大企業の莫大なもうけを国民に還元、福祉充実こそ貧困からの解放の道

 このように、維新の会マニフェストは「貧困から市民を解放」と言いながら、やろうとしていることは逆さまです。本当に府民を貧困から解放する道は、大企業の莫大な利益を国民に還元し、賃金の引き上げと福祉の充実で生活の安定を図ることです。こうしてこそ、内需・家計主導の安定した経済成長も実現できます。
 近畿財務局の統計によると、管内2府4県の資本金10億円以上の企業の経常利益は、2001年4―6月期に8105億円でしたが、東京への本社移転が相次いでいるのに、2007年4―6月期には2・1倍の1兆7164億円、リーマンショックによる落ち込み後も急回復し、2010年4―6月期は1兆893億円に増加しました。
 その一方で、昨年7―9月期の府内の完全失業率は全国最悪の7・7%と長期高止まりが続き、勤労者の給与はこの10年間で1割以上も減少、中小企業の下請単価もたたかれて倒産・廃業が相次ぎました。府内に本社を置く、資本金100億円以上の企業は、1年間で1万5千人の正規雇用を削減する一方で、利益のため込み金を25兆円に増やしています。大企業がもうけても、それが給料の引き上げや中小企業の利益に波及しないのが現実です。

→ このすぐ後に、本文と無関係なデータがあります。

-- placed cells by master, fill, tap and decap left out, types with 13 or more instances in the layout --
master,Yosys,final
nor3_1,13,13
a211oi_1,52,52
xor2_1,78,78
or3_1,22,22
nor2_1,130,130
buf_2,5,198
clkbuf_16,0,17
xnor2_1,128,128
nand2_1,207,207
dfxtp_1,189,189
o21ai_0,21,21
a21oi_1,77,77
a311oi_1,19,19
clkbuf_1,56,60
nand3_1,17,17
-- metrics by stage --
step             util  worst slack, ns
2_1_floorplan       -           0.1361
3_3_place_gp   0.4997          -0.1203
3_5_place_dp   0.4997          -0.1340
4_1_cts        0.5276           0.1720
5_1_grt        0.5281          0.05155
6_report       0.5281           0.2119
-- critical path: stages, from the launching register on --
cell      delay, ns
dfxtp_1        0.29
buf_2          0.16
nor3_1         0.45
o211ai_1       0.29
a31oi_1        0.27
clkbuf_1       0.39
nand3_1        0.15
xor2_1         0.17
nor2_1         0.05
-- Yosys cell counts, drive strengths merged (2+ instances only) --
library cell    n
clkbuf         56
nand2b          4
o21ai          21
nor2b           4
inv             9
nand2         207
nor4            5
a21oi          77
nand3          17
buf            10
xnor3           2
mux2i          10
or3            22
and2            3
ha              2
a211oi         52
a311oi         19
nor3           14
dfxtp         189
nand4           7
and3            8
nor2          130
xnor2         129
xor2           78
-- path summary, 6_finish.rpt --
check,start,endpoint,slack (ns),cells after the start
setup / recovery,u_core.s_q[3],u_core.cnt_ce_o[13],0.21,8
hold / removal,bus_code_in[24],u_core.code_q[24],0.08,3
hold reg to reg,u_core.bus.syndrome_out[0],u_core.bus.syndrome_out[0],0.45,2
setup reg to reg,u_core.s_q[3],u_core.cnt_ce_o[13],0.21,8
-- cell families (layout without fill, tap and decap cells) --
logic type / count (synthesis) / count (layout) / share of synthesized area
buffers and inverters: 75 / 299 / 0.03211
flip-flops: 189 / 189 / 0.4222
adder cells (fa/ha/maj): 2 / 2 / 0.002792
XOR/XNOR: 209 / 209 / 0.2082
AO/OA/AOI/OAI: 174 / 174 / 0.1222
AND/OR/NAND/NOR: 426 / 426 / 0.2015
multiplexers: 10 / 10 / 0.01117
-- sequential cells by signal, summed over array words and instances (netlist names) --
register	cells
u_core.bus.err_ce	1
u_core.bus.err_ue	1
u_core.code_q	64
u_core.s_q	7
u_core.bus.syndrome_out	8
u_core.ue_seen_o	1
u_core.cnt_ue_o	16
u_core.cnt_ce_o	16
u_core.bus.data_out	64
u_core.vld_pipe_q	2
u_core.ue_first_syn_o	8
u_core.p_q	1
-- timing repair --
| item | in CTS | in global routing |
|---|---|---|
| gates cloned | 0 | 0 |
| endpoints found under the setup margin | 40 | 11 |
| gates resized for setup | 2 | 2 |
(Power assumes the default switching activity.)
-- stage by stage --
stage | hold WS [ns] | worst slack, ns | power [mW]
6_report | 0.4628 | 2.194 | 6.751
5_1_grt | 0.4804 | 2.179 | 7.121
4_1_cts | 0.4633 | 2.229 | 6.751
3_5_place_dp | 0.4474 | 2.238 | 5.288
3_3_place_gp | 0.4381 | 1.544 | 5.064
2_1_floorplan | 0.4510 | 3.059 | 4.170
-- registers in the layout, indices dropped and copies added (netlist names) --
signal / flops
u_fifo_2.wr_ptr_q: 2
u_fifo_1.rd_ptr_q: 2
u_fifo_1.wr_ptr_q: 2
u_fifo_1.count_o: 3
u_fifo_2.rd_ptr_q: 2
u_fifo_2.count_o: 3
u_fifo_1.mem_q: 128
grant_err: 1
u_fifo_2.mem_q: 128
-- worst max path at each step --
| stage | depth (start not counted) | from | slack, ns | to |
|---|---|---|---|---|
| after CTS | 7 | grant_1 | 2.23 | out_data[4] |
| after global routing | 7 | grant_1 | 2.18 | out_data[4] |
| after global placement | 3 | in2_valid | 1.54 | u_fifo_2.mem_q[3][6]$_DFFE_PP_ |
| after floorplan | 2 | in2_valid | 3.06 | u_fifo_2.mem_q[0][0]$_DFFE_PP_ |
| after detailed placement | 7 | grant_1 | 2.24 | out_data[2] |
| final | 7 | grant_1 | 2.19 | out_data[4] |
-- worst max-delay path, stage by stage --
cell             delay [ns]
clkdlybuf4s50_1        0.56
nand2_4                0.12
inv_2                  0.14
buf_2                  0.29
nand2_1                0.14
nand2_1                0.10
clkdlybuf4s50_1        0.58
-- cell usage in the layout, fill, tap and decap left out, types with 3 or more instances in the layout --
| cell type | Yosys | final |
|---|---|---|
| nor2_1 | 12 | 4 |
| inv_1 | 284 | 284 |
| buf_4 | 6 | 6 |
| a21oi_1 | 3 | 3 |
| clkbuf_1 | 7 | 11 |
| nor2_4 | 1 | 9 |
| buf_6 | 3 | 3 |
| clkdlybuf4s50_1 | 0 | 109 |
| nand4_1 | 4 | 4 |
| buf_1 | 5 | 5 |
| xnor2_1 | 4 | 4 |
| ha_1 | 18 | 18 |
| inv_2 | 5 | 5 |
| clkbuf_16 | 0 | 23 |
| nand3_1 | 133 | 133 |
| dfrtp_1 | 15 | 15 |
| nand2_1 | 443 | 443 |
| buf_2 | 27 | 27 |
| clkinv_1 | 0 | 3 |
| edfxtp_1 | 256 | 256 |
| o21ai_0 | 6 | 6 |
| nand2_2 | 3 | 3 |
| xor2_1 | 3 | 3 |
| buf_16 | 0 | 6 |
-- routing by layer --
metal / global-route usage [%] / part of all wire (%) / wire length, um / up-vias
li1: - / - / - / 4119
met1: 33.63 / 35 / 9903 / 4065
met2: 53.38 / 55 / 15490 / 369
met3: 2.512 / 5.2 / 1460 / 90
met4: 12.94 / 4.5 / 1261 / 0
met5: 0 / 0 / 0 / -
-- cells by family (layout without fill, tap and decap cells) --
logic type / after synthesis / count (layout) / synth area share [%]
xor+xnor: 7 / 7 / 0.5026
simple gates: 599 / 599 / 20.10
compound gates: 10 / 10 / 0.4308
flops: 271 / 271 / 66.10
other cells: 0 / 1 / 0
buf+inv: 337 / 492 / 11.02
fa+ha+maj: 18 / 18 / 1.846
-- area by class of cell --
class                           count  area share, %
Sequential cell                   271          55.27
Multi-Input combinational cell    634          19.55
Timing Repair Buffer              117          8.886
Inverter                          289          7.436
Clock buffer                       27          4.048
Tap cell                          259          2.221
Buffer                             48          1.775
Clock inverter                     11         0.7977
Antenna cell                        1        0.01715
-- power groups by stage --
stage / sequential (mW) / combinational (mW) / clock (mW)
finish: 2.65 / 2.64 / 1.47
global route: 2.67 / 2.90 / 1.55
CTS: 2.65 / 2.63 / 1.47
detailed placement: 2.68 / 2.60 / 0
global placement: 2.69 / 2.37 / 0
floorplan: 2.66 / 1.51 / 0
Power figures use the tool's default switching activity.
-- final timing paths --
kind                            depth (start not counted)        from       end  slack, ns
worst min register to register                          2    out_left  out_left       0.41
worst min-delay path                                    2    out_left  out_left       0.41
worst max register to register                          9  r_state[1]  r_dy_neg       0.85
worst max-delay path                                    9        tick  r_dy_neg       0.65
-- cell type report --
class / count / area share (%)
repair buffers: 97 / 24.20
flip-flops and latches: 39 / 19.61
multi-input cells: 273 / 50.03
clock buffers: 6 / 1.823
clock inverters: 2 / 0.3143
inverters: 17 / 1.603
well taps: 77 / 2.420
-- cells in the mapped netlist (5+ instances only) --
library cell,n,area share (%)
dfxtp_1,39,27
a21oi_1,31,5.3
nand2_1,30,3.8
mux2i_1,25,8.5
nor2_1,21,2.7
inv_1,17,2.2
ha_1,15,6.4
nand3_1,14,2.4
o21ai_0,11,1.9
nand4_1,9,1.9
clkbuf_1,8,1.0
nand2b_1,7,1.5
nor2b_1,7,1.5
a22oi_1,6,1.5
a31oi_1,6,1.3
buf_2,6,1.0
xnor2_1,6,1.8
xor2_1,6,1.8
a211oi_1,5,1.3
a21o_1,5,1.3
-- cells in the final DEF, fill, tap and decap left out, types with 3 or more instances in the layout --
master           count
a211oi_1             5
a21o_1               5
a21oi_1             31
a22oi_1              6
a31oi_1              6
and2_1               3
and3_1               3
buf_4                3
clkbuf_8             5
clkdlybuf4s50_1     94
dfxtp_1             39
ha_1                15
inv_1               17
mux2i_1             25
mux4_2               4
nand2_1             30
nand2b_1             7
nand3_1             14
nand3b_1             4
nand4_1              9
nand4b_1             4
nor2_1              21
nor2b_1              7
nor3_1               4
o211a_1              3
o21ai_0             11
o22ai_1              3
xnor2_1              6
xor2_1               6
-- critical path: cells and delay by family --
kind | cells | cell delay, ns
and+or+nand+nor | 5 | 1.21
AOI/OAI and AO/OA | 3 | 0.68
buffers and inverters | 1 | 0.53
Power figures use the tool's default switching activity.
<file path="config.mk">
export PLATFORM = sky130hd
export DESIGN_NAME = sram_mem_ctrl
export DESIGN_NICKNAME = d
export VERILOG_FILES = /design/src/rtl/mem_ctrl_pkg.sv /design/src/rtl/sram_mem_ctrl_wait_counter.sv /design/src/rtl/sram_mem_ctrl.sv
export SDC_FILE = /design/constraint.sdc
export NUM_CORES = 1
export LEC_CHECK = 0
export BUFFER_PORTS_ARGS = -buffer_cell sky130_fd_sc_hd__buf_2
export CORE_MARGIN = 2
export CORE_UTILIZATION = 50
export DETAILED_ROUTE_END_ITERATION = 10
export HOLD_SLACK_MARGIN = 0.1
export PLACE_DENSITY = 0.85
export SYNTH_ARGS = -nofsm -noshare
export SYNTH_HDL_FRONTEND = slang
export SYNTH_SLANG_ARGS = --single-unit
</file>
<file path="constraint.sdc">
create_clock -name clk -period 8.92 [get_ports clk]
set_input_delay 1.784 -clock clk [delete_from_list [all_inputs] [get_ports clk]]
set_output_delay 1.784 -clock clk [all_outputs]
set_load 0.005 [all_outputs]
</file>
<file path="src/rtl/mem_ctrl_pkg.sv">
// Shared definitions for the MEM-stage SRAM controller: state encoding and
// default timing/geometry parameters.
package mem_ctrl_pkg;

  typedef enum logic [1:0] {
    ST_IDLE = 2'd0,
    ST_LO   = 2'd1,
    ST_HI   = 2'd2,
    ST_DONE = 2'd3
  } state_t;

  localparam int DEF_WAIT_CYCLES = 2;
  localparam int DEF_SRAM_AW     = 18;

  // One spare bit so the terminal value never sits at the top of the range.
  function automatic int cnt_width(input int wait_cycles);
    return $clog2(wait_cycles) + 1;
  endfunction

endpackage

</file>
<file path="src/rtl/sram_mem_ctrl_wait_counter.sv">
// Wait-state counter for one SRAM half access: cleared when idle, counts while
// enabled and flags the last cycle of the half phase.
module wait_counter
  import mem_ctrl_pkg::*;
#(
  parameter int WAIT_CYCLES = DEF_WAIT_CYCLES
) (
  input  logic i_clk,
  input  logic i_rst,
  input  logic i_clr,
  input  logic i_en,
  output logic o_tc
);

  localparam int            CW     = cnt_width(WAIT_CYCLES);
  localparam logic [CW-1:0] TC_VAL = CW'(WAIT_CYCLES - 1);

  logic [CW-1:0] r_cnt;

  always_ff @(posedge i_clk) begin
    if (i_rst || i_clr) begin
      r_cnt <= '0;
    end else if (i_en) begin
      r_cnt <= r_cnt + CW'(1);
    end
  end

  assign o_tc = i_en && (r_cnt == TC_VAL);

endmodule

</file>
<file path="src/rtl/sram_mem_ctrl.sv">
// Splits each 32-bit MEM-stage load/store into low/high 16-bit accesses on a
// wait-stated single-port SRAM, freezing the pipeline until the access ends.
module sram_mem_ctrl
  import mem_ctrl_pkg::*;
#(
  parameter int WAIT_CYCLES = DEF_WAIT_CYCLES,
  parameter int SRAM_AW     = DEF_SRAM_AW
) (
  input  logic               clk,
  input  logic               rst,
  input  logic               mem_r_en,
  input  logic               mem_w_en,
  input  logic [31:0]        address,
  input  logic [31:0]        st_val,
  output logic [31:0]        rdata,
  output logic               ready,
  output logic               freeze,
  output logic [SRAM_AW-1:0] sram_addr,
  output logic               sram_we_n,
  output logic [15:0]        sram_dq_out,
  output logic               sram_dq_oe,
  input  logic [15:0]        sram_dq_in
);

  state_t             r_state;
  state_t             w_state_nxt;
  logic               r_wr;
  logic [SRAM_AW-2:0] r_haddr;
  logic [31:0]        r_wdata;
  logic [31:0]        r_rdata;
  logic               w_req;
  logic               w_start;
  logic               w_cnt_en;
  logic               w_cnt_clr;
  logic               w_tc;
  logic               w_unused_addr;

  assign w_req         = mem_r_en | mem_w_en;
  assign w_start       = (r_state == ST_IDLE) && w_req;
  assign w_cnt_en      = (r_state == ST_LO) || (r_state == ST_HI);
  assign w_cnt_clr     = ~w_cnt_en | w_tc;
  assign w_unused_addr = ^{address[31:SRAM_AW+1], address[1:0]};

  wait_counter #(
    .WAIT_CYCLES (WAIT_CYCLES)
  ) u_wait (
    .i_clk (clk),
    .i_rst (rst),
    .i_clr (w_cnt_clr),
    .i_en  (w_cnt_en),
    .o_tc  (w_tc)
  );

  always_ff @(posedge clk) begin
    if (rst) begin
      r_state <= ST_IDLE;
    end else begin
      r_state <= w_state_nxt;
    end
  end

  always_comb begin
    w_state_nxt = r_state;
    case (r_state)
      ST_IDLE: if (w_req) w_state_nxt = ST_LO;
      ST_LO:   if (w_tc)  w_state_nxt = ST_HI;
      ST_HI:   if (w_tc)  w_state_nxt = ST_DONE;
      ST_DONE: w_state_nxt = ST_IDLE;
      default: w_state_nxt = ST_IDLE;
    endcase
  end

  always_comb begin
    ready       = 1'b0;
    sram_we_n   = 1'b1;
    sram_dq_oe  = 1'b0;
    sram_addr   = '0;
    sram_dq_out = '0;
    case (r_state)
      ST_LO: begin
        sram_addr = {r_haddr, 1'b0};
        if (r_wr) begin
          sram_we_n   = 1'b0;
          sram_dq_oe  = 1'b1;
          sram_dq_out = r_wdata[15:0];
        end
      end
      ST_HI: begin
        sram_addr = {r_haddr, 1'b1};
        if (r_wr) begin
          sram_we_n   = 1'b0;
          sram_dq_oe  = 1'b1;
          sram_dq_out = r_wdata[31:16];
        end
      end
      ST_DONE: ready = 1'b1;
      default: ready = 1'b0;
    endcase
  end

  // Request is latched at launch so a dropped request still finishes as issued;
  // a simultaneous read+write request is a write.
  always_ff @(posedge clk) begin
    if (rst) begin
      r_wr <= 1'b0;
    end else if (w_start) begin
      r_wr <= mem_w_en;
    end
  end

  always_ff @(posedge clk) begin
    if (w_start) begin
      r_haddr <= address[SRAM_AW:2];
      r_wdata <= st_val;
    end
  end

  always_ff @(posedge clk) begin
    if (rst) begin
      r_rdata <= '0;
    end else if (!r_wr && w_tc) begin
      if (r_state == ST_LO) begin
        r_rdata[15:0] <= sram_dq_in;
      end else begin
        r_rdata[31:16] <= sram_dq_in;
      end
    end
  end

  assign rdata  = r_rdata;
  assign freeze = w_req & ~ready;

endmodule
</file>
======== Word-level counts from Yosys, hierarchy flattened ========
Index checks and enable logic that the tools add are counted.
word-level totals
  register bits ........................... 86
  bits of input ports ..................... 84
  logic and storage cells ................. 45
operators by class
  add/subtract/negate cells ............... 1
  equality and inequality tests ........... 7
  mux-type cells .......................... 13
  bitwise operators ....................... 6
  reductions and logical operators ........ 11
operators with widths
  cell                                                 number
  one-hot mux 18 bit (2 select lines)                  1
  2-to-1 mux 16 bit                                    2
  one-hot mux 16 bit (2 select lines)                  1
  one-hot mux 2 bit (4 select lines)                   1
  2-to-1 mux 2 bit                                     3
  inequality test 2 bit, second input constant         3
  2-to-1 mux 1 bit                                     5
  equality test 2 x 1 -> 1 bit, second input constant  2
  equality test 2 bit, second input constant           2
  AND reduction 2 bit                                  2
  logical AND 1 bit                                    3
  NOT 1 bit                                            3
  AND reduction 3 bit                                  1
  adder 2 x 1 -> 2 bit, second input constant          1
  zero test 2 bit                                      1
  logical OR 1 bit                                     2
  OR 1 bit                                             2
  OR reduction 2 bit                                   1
  bitwise AND 1 bit                                    1
  zero test 1 bit                                      1

======== Longest topological paths before layout ========
  word-level depth ........................ 5
  gate-level depth with buffers ........... 8
  depth with buffers taken out ............ 5

======== Modules after synthesis ========
From an unflattened synthesis, not the netlist that was laid out.
unflattened totals
  cell total of the unflattened synthesis .. 289
  area total of the unflattened synthesis .. 3300.7 um2
modules (own cells, without submodules)
  module         times used  cells an instance  area each (um2)  seq. area each (um2)
  sram_mem_ctrl  1           280                3199.3           2172.1
  wait_counter   1           9                  101.3            40.0

======== Worst setup path before layout ========
Ideal clock, no wire load.
  path kind ............................... input port to flip-flop
  start point ............................. in mem_w_en
  end point ............................... reg r_haddr[0], enable pin
  data arrival time ....................... 4.006 ns
  required time ........................... 8.459 ns
  setup slack ............................. 4.453 ns
  stages .................................. 2
  buffers on the path ..................... 0
  cells stage by stage .................... nor2_1 > nor2b_1
between the ends
  cells in the longest elaborated chain, start to end .. 2
ends and longest elaborated chain
  element               line                  source
  start, declared       sram_mem_ctrl.sv:12   input logic mem_w_en,
  OR 1 bit              sram_mem_ctrl.sv:38   assign w_req = mem_r_en | mem_w_en;
  logical AND 1 bit     sram_mem_ctrl.sv:39   assign w_start = (r_state == ST_IDLE) && w_req;
  named net w_start     sram_mem_ctrl.sv:32   logic w_start;
  end signal, assigned  sram_mem_ctrl.sv:113  r_haddr <= address[SRAM_AW:2];
  end, declared         sram_mem_ctrl.sv:28   logic [SRAM_AW-2:0] r_haddr;
The timed path passes the listed nets, and every way through them passes these cells.
A chain may end at the register's enable or synchronous reset.

======== Worst setup path in the final report ========
  start point ............................. in mem_w_en
  end point ............................... out freeze
between the ends
  cells in the longest elaborated chain, start to end .. 2
ends and longest elaborated chain
  element            line                  source
  OR 1 bit           sram_mem_ctrl.sv:38
  bitwise AND 1 bit  sram_mem_ctrl.sv:131  assign freeze = w_req & ~ready;
  end, declared      sram_mem_ctrl.sv:17   output logic freeze,
Every way passes these cells.

==> results.md <==
- Fin. Hold Viols: 0
- Die Wd: about 86 um
- Number of max-cap violations: 0
- # fillers: 497
- Initial DRT Pass Iterations: 6
- Post-DRT Antenna Nets: 0
- Vias in the first global route: around 2.4k
- Area Overhead vs Synth: 26.4%
- Die ar.: around 0.0074 mm^2
- Number of placement rows: 29
- I/O pin total: between 150 and 200
- Depth of the CTS H-tree: 3
- Worst clock skew: between 0.008 and 0.009 ns
- #FFs+latches synth: 86
- Initial drt markers: 80
- Layout cells sized above 1: approximately two fifths
- RSZ-0062 raised after global routing: no
- Cell area after synthesis: 0.00336 mm^2
- Worst Path Class, Setup: in -> out
- CP Launch Type: input port
- Hold/Removal Path Class: reg -> reg
- Final WL: roughly 7.3 mm
- CTS tree: yes
- Hold Worst Slack: roughly 0.43 ns
- Reg clk slew, reported paths: roughly 0.080 ns
- DIE HEIGHT: about 86 um
- Clk buf depth: 2
- Synth cell types: 27
- Synth area leaders: edfxtp_1 44%, dfxtp_1 22%, nand2_1 7.4%, a21oi_2 3.9%, a22oi_1 3.8%
- Max-slew violations: 0
- Setup ws final: 4.82 ns
- WL per Instance: roughly 15 um
- Num CTS Buffers: 9
- P_leak: between 1.5 and 2 nW
- Mapped Cells: between 200 and 300
- Post-cts hold buffer count: 0
- First-pass GRT wire length: between 10 and 15 mm
- Syn nets: approximately 380
- Initial Utilization: a little over half
- Sequential element share of the synthesized area: 65.8%
- Postcts setup bufs: 0
- Placed instance area: 0.00404 mm^2
- Critical path endpoint category: output port
- Clock Sinks: 86
- Status: complete, no violations
- DRC viols: 0
- Clk_lat worst skew: approximately 0.35 ns
- PortBufs: 138
- Final core occ: about 66%
- DP Wirelength: between 5 and 6 mm
- Slew Limit Headroom: between 40% and 50%
- Via Count: approximately 2.5k
- GRT Overall Usage: 19.4%
- Fin nets: 511
- Placer congestion estimate: 0.770
- Synth top area share: a little over two fifths
- Power per cell area: ~270 mW/mm^2
- CP required: around 7.1 ns
- Cts repair resizes: 0
- Worst slack, placed: just under 5 ns
- GRT overflow: 0
- Yosys warnings: 0
- Largest net degree at the start of global routing: 50
- Post-route clock period utilization: around 46%
- Max Clk Rate: roughly 240 MHz
- Synth area leader: edfxtp_1
- Tmin final: 4.10 ns
- Final instance area: between 0.004 and 0.005 mm^2
- Setup TNS: 0 ns
- Clk root buf: clkbuf_8
- Antenna cells: 0
- Avg Synthesized Cell Area: 11.7 um^2
- Final Setup Violations: 0
- Detailed-route vias per instance: roughly 5
- Slew @ Worst Pin: about 0.78 ns
- Worst EP arrival: between 2 and 2.5 ns
- Core Region: roughly 0.0064 mm^2
- CP Max Fanout: 3
- Worst vdd ir: 130 uV
- Initial antenna violation count: 0
-- flip-flops by register name, indices dropped and copies added, names as in the netlist --
name	count
r_wdata	32
r_wr	1
r_haddr	17
u_wait.r_cnt	2
r_state	2
rdata	32
-- worst paths after layout --
path	startpoint	endpoint	slack, ns	cells after the start
worst max-delay path	mem_w_en	freeze	4.82	4
worst min-delay path	u_wait.r_cnt[0]$_SDFFE_PP0P_	u_wait.r_cnt[0]$_SDFFE_PP0P_	0.43	1
worst max register to register	r_state[1]$_SDFFE_PP0P_	rdata[12]$_SDFFE_PP0P_	6.65	5
worst min register to register	u_wait.r_cnt[0]$_SDFFE_PP0P_	u_wait.r_cnt[0]$_SDFFE_PP0P_	0.43	1
-- critical path, cell delays in order --
cell    delay, ns
buf_2        0.11
nor2_1       0.23
nor2_1       0.06
buf_2        0.13
-- kinds of logic after synthesis --
group / Yosys count / share of synthesized area [%]
simple gates: 116 / 15.9
flops: 86 / 65.8
compound gates: 54 / 11.1
buf+inv: 23 / 4.24
fa+ha+maj: 8 / 2.98
-- metrics by stage --
step / total power, mW / cells
2_1_floorplan: 0.776 / 287
3_3_place_gp: 0.850 / 485
3_5_place_dp: 0.865 / 485
4_1_cts: 1.15 / 501
5_1_grt: 1.20 / 501
6_report: 1.13 / 501
-- Yosys cell counts --
| cell type | instances |
|---|---|
| and4b_1 | 1 |
| or3_1 | 3 |
| buf_8 | 2 |
| and4bb_1 | 1 |
| buf_2 | 5 |
| clkbuf_2 | 1 |
| dfxtp_1 | 37 |
| o21ai_0 | 2 |
| and2_1 | 17 |
| a21oi_2 | 15 |
| clkbuf_1 | 4 |
| buf_4 | 3 |
| nand4bb_1 | 1 |
| buf_6 | 2 |
| nand2_1 | 66 |
| nor3b_1 | 1 |
| nor2_4 | 1 |
| ha_1 | 8 |
| a21oi_1 | 19 |
| a2bb2oi_1 | 1 |
| inv_1 | 5 |
| nor2_1 | 23 |
| a22oi_1 | 17 |
| buf_1 | 1 |
| nand4b_2 | 1 |
| edfxtp_1 | 49 |
| nor2b_1 | 1 |
-- area by class of cell --
| cell class | instances | area (um^2) | area share, % |
|---|---|---|---|
| flip-flops and latches | 86 | 2210 | 52.1 |
| well taps | 77 | 96.3 | 2.27 |
| clock buffers | 11 | 153 | 3.59 |
| inverters | 5 | 18.8 | 0.442 |
| multi-input cells | 178 | 1010 | 23.9 |
| clock inverters | 5 | 55.1 | 1.30 |
| repair buffers | 139 | 698 | 16.4 |
-- placed cells by master, fill, tap and decap left out, types with 2 or more instances in the layout --
cell      count
nand2_1      66
a21oi_2      15
a21oi_1      19
and2_1       17
nor2_1       23
or3_1         3
clkbuf_8      9
ha_1          8
o21ai_0       2
dfxtp_1      37
inv_1         5
clkinv_2      2
buf_2       138
edfxtp_1     49
a22oi_1      17
-- power by group --
part,leakage (nW),switching (mW),internal [mW]
registers,0.779,0.0291,0.536
logic,0.953,0.179,0.110
clock network,0.109,0.133,0.147
total,1.84,0.342,0.793
-- layer usage --
metal / global-route usage (%) / wire length, um / vias to the layer above
li1: - / - / 1244
met1: 22.5 / 2930 / 1174
met2: 33.6 / 3520 / 118
met3: 6.74 / 804 / 11
met4: 6.35 / 74 / 0
met5: 0 / 0 / -
Note: power is estimated with default switching activity, not from simulation.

 いま大阪府に求められるのは、住民の「福祉の増進」に責任を持つ地方自治体が本来の役割を発揮すること、住民の困難や願いに心を寄せ、その解決と実現に力を尽くす議会の実現です。そして、暮らしと中小企業応援の政治に転換することこそ、大阪経済を再生する一番の力です。4月のいっせい地方選挙では、日本共産党の前進で、こうした府政に転換することができるかどうかが最大の焦点です。